Over Beweging

Dit essay is gebaseerd op een lezing die ik gaf op uitnodiging van Pop Up Cinema, als inleiding voor de vertoning van Pablo Larraín’s ‘Ema’. 
In een interview met The New York Times uit 1985 beschrijft danslegende Martha Graham hoe het lichaam in beweging een verborgen taal onthult, een taal die zo dicht bij de ziel staat dat we haar het liefst bij onszelf houden: “to me, the body says what words cannot.” Het schrijven over die onthulling lijkt daardoor bij voorbaat een verloren zaak, en toch doe ik hier een poging—er is namelijk veel te zeggen over datgene wat zich maar moeilijk in woorden laat vatten.
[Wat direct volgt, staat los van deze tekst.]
### config.mk
export PLATFORM = sky130hd
export DESIGN_NAME = pms_power_mode_sequencer
export DESIGN_NICKNAME = d
export VERILOG_FILES = /design/src/hw/pms_pkg.sv /design/src/hw/pms_power_mode_sequencer.sv
export SDC_FILE = /design/constraint.sdc
export NUM_CORES = 1
export LEC_CHECK = 0
export BUFFER_PORTS_ARGS = -buffer_cell sky130_fd_sc_hd__buf_2
export CORE_MARGIN = 4
export CORE_UTILIZATION = 45
export CTS_CLUSTER_DIAMETER = 120
export DETAILED_ROUTE_END_ITERATION = 16
export PLACE_DENSITY = 0.86
export SLEW_MARGIN = 40
export SYNTH_ARGS = -nofsm -noshare
export SYNTH_HDL_FRONTEND = slang
export SYNTH_SLANG_ARGS = --single-unit
### constraint.sdc
create_clock -name aclk -period 4.1 [get_ports aclk]
set_input_delay 0.82 -clock aclk [delete_from_list [all_inputs] [get_ports aclk]]
set_output_delay 0.82 -clock aclk [all_outputs]
set_load 0.02 [all_outputs]
### src/hw/pms_pkg.sv
// constants, register map and mode encoding for the power mode sequencer
package pms_pkg;
  localparam int PMS_PORT_N = 8;
  localparam int PMS_IRQ_N = 8;
  localparam int PMS_AW = 8;

  localparam logic [7:0] PMS_OFS_CLK_MODE = 8'h00;
  localparam logic [7:0] PMS_OFS_PWR_CTRL = 8'h04;
  localparam logic [7:0] PMS_OFS_SUBCLK = 8'h08;
  localparam logic [7:0] PMS_OFS_WAKE_EN = 8'h0C;
  localparam logic [7:0] PMS_OFS_STATUS = 8'h10;

  localparam int PMS_CM_DIV_LO = 5;
  localparam int PMS_CM_SLOW_RDY = 3;
  localparam int PMS_CM_FAST_RDY = 2;
  localparam int PMS_CM_IDLE = 1;
  localparam int PMS_CM_FAST_SEL = 0;
  localparam int PMS_PC_KEEP = 7;
  localparam int PMS_PC_SUBF = 3;
  localparam int PMS_ST_HALTED = 0;
  localparam int PMS_ST_EXPIRY = 1;
  localparam int PMS_ST_SLOW = 2;
  localparam int PMS_ST_MODE_LO = 4;

  localparam logic [2:0] PMS_DIV_RST = 3'h0;
  localparam logic PMS_IDLE_RST = 1'b1;
  localparam logic PMS_FAST_SEL_RST = 1'b1;
  localparam logic PMS_KEEP_RST = 1'b0;
  localparam logic [2:0] PMS_PC_LOW_RST = 3'h0;
  localparam logic [7:0] PMS_WAKE_EN_RST = 8'h00;
  // arbitrary values standing for the two defined sub clock codes
  localparam logic [6:0] PMS_SUBC_CODE_A = 7'h55;
  localparam logic [6:0] PMS_SUBC_CODE_B = 7'h2A;
  localparam logic [6:0] PMS_SUBC_RST = PMS_SUBC_CODE_A;

  localparam logic [1:0] PMS_RESP_OKAY = 2'h0;
  localparam logic [1:0] PMS_RESP_SLVERR = 2'h2;

  typedef enum logic [2:0] {
    PMS_RUN,
    PMS_FULL_STOP,
    PMS_STOP_SLOW,
    PMS_IDLE_OFF,
    PMS_IDLE_ON
  } pms_mode_e;
endpackage
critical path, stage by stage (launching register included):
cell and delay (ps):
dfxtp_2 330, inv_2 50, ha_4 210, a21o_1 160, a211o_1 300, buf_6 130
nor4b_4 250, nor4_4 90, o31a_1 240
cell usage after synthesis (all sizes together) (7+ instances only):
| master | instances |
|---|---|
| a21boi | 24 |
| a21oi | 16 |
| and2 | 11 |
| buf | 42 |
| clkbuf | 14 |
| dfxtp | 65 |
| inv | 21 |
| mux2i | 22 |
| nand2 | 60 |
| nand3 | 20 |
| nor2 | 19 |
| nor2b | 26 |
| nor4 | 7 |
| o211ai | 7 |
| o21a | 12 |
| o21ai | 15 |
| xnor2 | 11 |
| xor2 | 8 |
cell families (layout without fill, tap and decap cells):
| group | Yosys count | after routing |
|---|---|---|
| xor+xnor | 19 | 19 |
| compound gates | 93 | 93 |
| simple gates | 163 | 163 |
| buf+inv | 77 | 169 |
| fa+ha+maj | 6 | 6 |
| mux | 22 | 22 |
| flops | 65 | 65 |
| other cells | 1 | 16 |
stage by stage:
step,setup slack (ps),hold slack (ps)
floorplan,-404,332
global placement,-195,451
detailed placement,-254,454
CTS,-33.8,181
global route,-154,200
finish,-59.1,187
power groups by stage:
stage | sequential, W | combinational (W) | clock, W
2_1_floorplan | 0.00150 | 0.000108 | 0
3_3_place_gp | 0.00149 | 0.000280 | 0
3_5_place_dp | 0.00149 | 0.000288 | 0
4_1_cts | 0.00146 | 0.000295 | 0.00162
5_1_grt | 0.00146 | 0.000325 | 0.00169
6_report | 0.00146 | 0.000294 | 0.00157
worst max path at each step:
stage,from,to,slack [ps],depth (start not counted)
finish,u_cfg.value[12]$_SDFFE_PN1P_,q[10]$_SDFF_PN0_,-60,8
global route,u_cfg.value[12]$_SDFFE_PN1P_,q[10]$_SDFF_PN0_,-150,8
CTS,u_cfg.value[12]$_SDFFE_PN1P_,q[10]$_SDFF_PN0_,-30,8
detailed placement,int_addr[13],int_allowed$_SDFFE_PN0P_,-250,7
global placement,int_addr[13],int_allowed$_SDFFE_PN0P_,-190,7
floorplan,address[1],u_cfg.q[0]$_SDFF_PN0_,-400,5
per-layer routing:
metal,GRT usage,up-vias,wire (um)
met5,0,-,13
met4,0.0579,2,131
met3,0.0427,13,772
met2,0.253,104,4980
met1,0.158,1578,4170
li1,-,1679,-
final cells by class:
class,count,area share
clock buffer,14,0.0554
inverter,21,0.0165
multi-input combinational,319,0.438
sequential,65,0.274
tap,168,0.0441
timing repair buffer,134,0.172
### config.mk
export PLATFORM = sky130hd
export DESIGN_NAME = imsc_top
export DESIGN_NICKNAME = d
export VERILOG_FILES = /design/src/rtl/imsc_bcd_timer.v /design/src/rtl/imsc_top.v
export VERILOG_INCLUDE_DIRS = /design/src /design/src/rtl
export SDC_FILE = /design/constraint.sdc
export NUM_CORES = 1
export LEC_CHECK = 0
export ABC_AREA = 1
export BUFFER_PORTS_ARGS = -buffer_cell sky130_fd_sc_hd__buf_2
export CORE_MARGIN = 2
export CORE_UTILIZATION = 50
export CTS_BUF_LIST = sky130_fd_sc_hd__clkbuf_4 sky130_fd_sc_hd__clkbuf_8
export DETAILED_ROUTE_END_ITERATION = 10
export PLACE_DENSITY_LB_ADDON = 0.1
export SYNTH_ARGS = -nofsm -noshare
export SYNTH_HDL_FRONTEND = slang
export SYNTH_SLANG_ARGS = --single-unit
### constraint.sdc
create_clock -name clk -period 5.18 [get_ports clk]
set_input_delay 1.036 -clock clk [delete_from_list [all_inputs] [get_ports clk]]
set_output_delay 1.036 -clock clk [all_outputs]
set_load 0.005 [all_outputs]
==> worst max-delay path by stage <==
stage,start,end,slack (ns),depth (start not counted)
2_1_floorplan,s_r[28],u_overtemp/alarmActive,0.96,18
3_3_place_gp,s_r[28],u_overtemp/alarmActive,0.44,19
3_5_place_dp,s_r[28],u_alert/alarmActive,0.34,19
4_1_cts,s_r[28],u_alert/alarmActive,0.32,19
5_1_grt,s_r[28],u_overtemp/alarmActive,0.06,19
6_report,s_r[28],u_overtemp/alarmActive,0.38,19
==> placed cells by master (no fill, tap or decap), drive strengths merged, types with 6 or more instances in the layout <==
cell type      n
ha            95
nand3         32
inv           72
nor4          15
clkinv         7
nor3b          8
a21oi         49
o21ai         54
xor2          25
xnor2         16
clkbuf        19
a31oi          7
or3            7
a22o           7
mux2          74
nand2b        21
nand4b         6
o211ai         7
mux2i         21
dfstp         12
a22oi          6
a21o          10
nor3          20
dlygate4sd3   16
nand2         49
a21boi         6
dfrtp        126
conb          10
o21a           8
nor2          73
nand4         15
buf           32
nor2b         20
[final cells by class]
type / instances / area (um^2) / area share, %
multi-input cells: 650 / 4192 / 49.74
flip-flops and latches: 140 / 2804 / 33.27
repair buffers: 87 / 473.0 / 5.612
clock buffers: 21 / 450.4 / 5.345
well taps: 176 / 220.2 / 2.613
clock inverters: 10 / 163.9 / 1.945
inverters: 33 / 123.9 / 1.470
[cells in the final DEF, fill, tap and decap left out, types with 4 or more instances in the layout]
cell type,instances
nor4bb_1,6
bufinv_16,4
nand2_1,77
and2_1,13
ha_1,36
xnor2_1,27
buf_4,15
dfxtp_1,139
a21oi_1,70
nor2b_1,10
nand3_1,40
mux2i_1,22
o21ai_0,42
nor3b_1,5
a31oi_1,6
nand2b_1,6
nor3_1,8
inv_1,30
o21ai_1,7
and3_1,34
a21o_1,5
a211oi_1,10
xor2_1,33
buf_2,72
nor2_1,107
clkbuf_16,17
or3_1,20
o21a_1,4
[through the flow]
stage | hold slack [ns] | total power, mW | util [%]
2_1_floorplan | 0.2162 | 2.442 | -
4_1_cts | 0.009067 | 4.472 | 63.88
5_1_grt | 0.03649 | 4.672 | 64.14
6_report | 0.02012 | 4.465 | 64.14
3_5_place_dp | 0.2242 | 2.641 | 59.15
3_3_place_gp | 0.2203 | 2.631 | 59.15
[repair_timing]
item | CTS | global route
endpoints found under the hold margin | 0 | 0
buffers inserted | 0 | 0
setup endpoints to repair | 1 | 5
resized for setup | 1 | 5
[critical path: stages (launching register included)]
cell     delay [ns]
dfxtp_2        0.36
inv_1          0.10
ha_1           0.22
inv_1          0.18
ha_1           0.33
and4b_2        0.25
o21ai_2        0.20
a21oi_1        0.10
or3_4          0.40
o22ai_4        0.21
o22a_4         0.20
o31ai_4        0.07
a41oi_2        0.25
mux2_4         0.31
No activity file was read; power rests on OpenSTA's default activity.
$ cat src/pkg/ecm_presc_if.sv
`timescale 1ns/10ps
// carries the edge prescaler handshake between top and counter
interface ecm_presc_if;
  logic                        clr;
  logic                        rise;
  logic [ecm_pkg::PRESC_W-1:0] count;
  modport ctl (output clr, output rise, input count);
  modport cnt (input clr, input rise, output count);
endinterface
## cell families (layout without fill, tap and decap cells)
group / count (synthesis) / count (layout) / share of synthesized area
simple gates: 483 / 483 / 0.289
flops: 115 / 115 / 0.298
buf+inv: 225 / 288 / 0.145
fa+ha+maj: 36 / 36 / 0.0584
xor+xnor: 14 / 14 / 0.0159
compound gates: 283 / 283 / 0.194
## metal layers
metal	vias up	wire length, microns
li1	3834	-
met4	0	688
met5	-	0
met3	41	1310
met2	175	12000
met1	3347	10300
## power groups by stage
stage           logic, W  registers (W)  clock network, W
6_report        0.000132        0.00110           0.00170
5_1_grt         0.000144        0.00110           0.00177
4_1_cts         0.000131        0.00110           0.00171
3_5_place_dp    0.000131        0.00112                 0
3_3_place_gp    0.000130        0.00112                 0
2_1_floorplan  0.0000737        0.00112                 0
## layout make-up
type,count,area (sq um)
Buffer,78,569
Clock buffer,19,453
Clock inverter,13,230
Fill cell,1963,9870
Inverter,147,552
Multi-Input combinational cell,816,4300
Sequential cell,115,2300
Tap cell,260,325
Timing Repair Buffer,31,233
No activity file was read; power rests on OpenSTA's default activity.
**config.mk**
```make
export PLATFORM = sky130hd
export DESIGN_NAME = bss_top
export DESIGN_NICKNAME = d
export VERILOG_FILES = /design/src/bss_pkg.sv /design/src/bss_rec_timer.sv /design/src/bss_sync.sv /design/src/bss_top.sv
export SDC_FILE = /design/constraint.sdc
export NUM_CORES = 1
export LEC_CHECK = 0
export BUFFER_PORTS_ARGS = -buffer_cell sky130_fd_sc_hd__buf_4
export CAP_MARGIN = 20
export CELL_PAD_IN_SITES_DETAIL_PLACEMENT = 1
export CELL_PAD_IN_SITES_GLOBAL_PLACEMENT = 1
export CORE_MARGIN = 2
export CORE_UTILIZATION = 40
export CTS_CLUSTER_SIZE = 14
export DETAILED_ROUTE_END_ITERATION = 8
export GPL_TIMING_DRIVEN = 1
export PLACE_DENSITY_LB_ADDON = 0.15
export SLEW_MARGIN = 20
export SYNTH_ARGS = -nofsm -noshare
export SYNTH_HDL_FRONTEND = slang
export SYNTH_SLANG_ARGS = --single-unit
```
**constraint.sdc**
```tcl
create_clock -name core_clk_i -period 6.3 [get_ports core_clk_i]
set_input_delay 1.26 -clock core_clk_i [delete_from_list [all_inputs] [get_ports core_clk_i]]
set_output_delay 1.26 -clock core_clk_i [all_outputs]
set_load 0.02 [all_outputs]
```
Het lichaam als geste: vier vingers die zorgvuldig een sigaret rollen, twee voeten die springend van de grond komen, een arm die voor een gezicht schuift om het zonlicht te blokkeren. We nemen deze bewegingen waar als een vloeiend geheel, meegesleurd door de almaar voortdurende tijd. Hoe sneller de beweging, hoe minder we ervan zien. Onze blote ogen kunnen de tijd immers niet bevriezen, versnellen, vertragen of terugspoelen. Althans, niet op het moment zelf.

“Past a certain point everything, anything, disappears into the invisible imperceptibility we call a blur, a veil of speed covering up the erotics of motion”, schrijft Rebecca Solnit in ‘Rivers of Shadows’ (2014) over het werk en leven van Eadward Muybridge. Wat er precies gebeurde in de waas van de alledaagse beweging was eeuwenlang een mysterie, tot deze aan het eind van de negentiende eeuw scherp in beeld werd gebracht door Muybridge’s beroemde bewegingsstudies: “It was as though a veil had always surrounded the most basic acts, and Muybridge’s photography was on the verge of tearing that veil away forever”.
GIF van ‘The Martha Graham Technique’ 
Bonnie Bird demonstreert de Martha Graham Technique, 1938-1939, Mills College, California.

Muybridge wijdde een groot deel van zijn carrière aan het afstemmen van de snelheid van de sluiters op de cadans van bewegende lichamen, om deze niet alleen op de milliseconde vast te kunnen leggen in losstaande fragmenten, maar ze ook weer te reconstrueren tot een vloeiend geheel. Zijn studies worden gezien als hét fundament voor de uitvinding van de film. Een uitvinding die, zoals Walter Benjamin het in 1955 in zijn meest beroemde essay beschreef, onze “kerkerwereld met het dynamiet van tienden van seconden heeft opgeblazen, zodat we nu temidden van haar wijd verstrooide brokstukken gelaten avontuurlijke reizen ondernemen”.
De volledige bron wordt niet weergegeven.